研究課題
基盤研究(C)
核内非ヒストン蛋白であるHMGB1は、細胞壊死に伴って細胞外へ放出され、Toll-Like ReceptorやReceptor for Advance Glycation End-productsを介して、NF-κBを活性化させ強力な炎症反応を惹起することが知られている。我々は、大動脈瘤形成過程におけるHMGB1の役割を明らかにするため、塩化カルシウム刺激によるマウス大動脈瘤モデルを用いて検討を行った。生後8週の野生型マウスに対して、ペントバルビタール麻酔下に開腹し、腎動脈から腸骨動脈分岐部に0.5M CaCl2を浸した3X5mmのガーゼを15分間留置し、その後生食で洗浄するAAA群と生食のみの処置を行うSham群(n=5)を作成した。AAA群においては、コントロールIgY抗体投与群(AAA/CON, n=5)とHMGB1中和抗体投与群(10mg/kg/dayを3日毎6週間, AAA/anti-H, n=5)の2群を作成した。6週後に大動脈を摘出し、大動脈瘤径を測定後、hematoxylin-eosin(HE)染色ならびにelastica van Gieson(EVG)染色により、組織学的検討を行った。その結果、AAA/CON群では、Sham群に比べ、有意に腹部大動脈瘤径が拡大し、AAA/anti-H群では、AAA/CON群に比較し有意に腹部大動脈瘤径の縮小を認めた。HE染色では、AAA/CON群において、Sham群に比較し炎症細胞浸潤の増加を認めたが、AAA/anti-H群では、AAA/CON群に比較し炎症細胞浸潤の有意な軽減を認めた。EVG染色では、AAA/CON群で大動脈中膜層の菲薄化とエラスチンの波状構造の破壊が認められるのに対して、AAA/anti-H群では、それが軽減されており、HMGB1中和抗体投与による腹部大動脈瘤形成の抑制効果が示唆された。
2: おおむね順調に進展している
平成24年度は、大動脈瘤モデルの作成、大動脈のマクロ病理ならびに組織固定が主な計画であり、概ね計画通りに進んでいる。当初、腹部エコーによる大動脈内径の経時的評価を予定していたが、プローブの精度により、正確な測定は困難であり、摘出後の大動脈瘤径測定にて代用することとした。

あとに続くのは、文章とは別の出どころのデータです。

[src/rtl/psum_drain.sv]
// psum_drain: pops 3x6 psum words from the PE output FIFO and streams them as requantised int8 activations.
// Build option: define PSUM_DRAIN_RELU_EN to clamp negative results to zero before saturation.
//
//  state | meaning
//  IDLE  | waiting for start_i; job parameters latched here
//  FETCH | popping the next word as soon as the FIFO is non-empty
//  LOAD  | popped word arrives on fifo_dout_i and is captured
//  SEND  | emitting elements 0..17 of the captured word
//  DONE  | one-cycle done pulse
module psum_drain #(
    parameter int PSUM_WIDTH = 16,
    parameter int CNT_WIDTH  = 16
) (
    input  logic                      clk,
    input  logic                      rst_n,
    input  logic                      start_i,
    input  logic [CNT_WIDTH-1:0]      num_words_i,
    input  logic [3:0]                shift_i,
    input  logic                      fifo_empty_i,
    input  logic [3*6*PSUM_WIDTH-1:0] fifo_dout_i,
    output logic                      fifo_rd_en_o,
    output logic                      act_valid_o,
    input  logic                      act_ready_i,
    output logic [7:0]                act_o,
    output logic                      act_last_o,
    output logic                      busy_o,
    output logic                      done_o
);

    localparam int WORD_W = 3 * 6 * PSUM_WIDTH;
    localparam logic signed [PSUM_WIDTH-1:0] SAT_MAX = PSUM_WIDTH'(127);
    localparam logic signed [PSUM_WIDTH-1:0] SAT_MIN = PSUM_WIDTH'(-128);

    typedef enum logic [2:0] {IDLE, FETCH, LOAD, SEND, DONE} state_t;

    state_t                 state, state_nxt;
    logic [WORD_W-1:0]      word_q;
    logic [4:0]             idx_q;
    logic [CNT_WIDTH-1:0]   words_left_q;
    logic [3:0]             shift_q;

    logic                   in_send, hs, last_elem, last_word;
    logic signed [PSUM_WIDTH-1:0] elem, shifted;
    logic [7:0]             act_sat;

    assign in_send   = (state == SEND);
    assign hs        = in_send && act_ready_i;
    assign last_elem = (idx_q == 5'd17);
    assign last_word = (words_left_q == CNT_WIDTH'(1));

    always_ff @(posedge clk or negedge rst_n) begin
        if (!rst_n) begin
            state <= IDLE;
        end else begin
            state <= state_nxt;
        end
    end

    always_comb begin
        state_nxt = state;
        case (state)
            IDLE: begin
                if (start_i) begin
                    state_nxt = (num_words_i != '0) ? FETCH : DONE;
                end
            end
            FETCH: begin
                if (!fifo_empty_i) begin
                    state_nxt = LOAD;
                end
            end
            LOAD: state_nxt = SEND;
            SEND: begin
                if (hs && last_elem) begin
                    state_nxt = last_word ? DONE : FETCH;
                end
            end
            DONE:    state_nxt = IDLE;
            default: state_nxt = IDLE;
        endcase
    end

    always_comb begin
        fifo_rd_en_o = (state == FETCH) && !fifo_empty_i;
        act_valid_o  = in_send;
        act_last_o   = in_send && last_elem && last_word;
        act_o        = in_send ? act_sat : 8'h00;
        busy_o       = (state != IDLE);
        done_o       = (state == DONE);
    end

    // Job parameters only load in IDLE, so a start_i while busy cannot disturb a running job.
    always_ff @(posedge clk or negedge rst_n) begin
        if (!rst_n) begin
            word_q       <= '0;
            idx_q        <= '0;
            words_left_q <= '0;
            shift_q      <= '0;
        end else begin
            case (state)
                IDLE: begin
                    if (start_i) begin
                        words_left_q <= num_words_i;
                        shift_q      <= shift_i;
                    end
                end
                LOAD: begin
                    word_q <= fifo_dout_i;
                    idx_q  <= '0;
                end
                SEND: begin
                    if (hs) begin
                        if (last_elem) begin
                            if (!last_word) begin
                                words_left_q <= words_left_q - CNT_WIDTH'(1);
                            end
                        end else begin
                            idx_q <= idx_q + 5'd1;
                        end
                    end
                end
                default: ;
            endcase
        end
    end

    // Requantisation works purely off registered state, so act_o holds during a stall.
    assign elem    = word_q[int'(idx_q) * PSUM_WIDTH +: PSUM_WIDTH];
    assign shifted = elem >>> shift_q;

    always_comb begin
        act_sat = shifted[7:0];
`ifdef PSUM_DRAIN_RELU_EN
        if (shifted[PSUM_WIDTH-1]) begin
            act_sat = 8'h00;
        end else if (shifted > SAT_MAX) begin
            act_sat = 8'h7F;
        end
`else
        if (shifted > SAT_MAX) begin
            act_sat = 8'h7F;
        end else if (shifted < SAT_MIN) begin
            act_sat = 8'h80;
        end
`endif
    end

endmodule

摘出された大動脈瘤検体を用いて、今後、HMGB1、各種サイトカインの発現、細胞外マトリックスプロテアーゼ(MMP)の発現ならびに活性、免疫組織染色を用いた細胞浸潤の同定、各種サイトカインの発現を検討することにより、HMGB1中和抗体によって得られた大動脈瘤形成抑制効果の機序を明らかにする予定である。
各種抗体、試薬、チューブ・ピペット類などの消耗品購入を主な使用用途とする。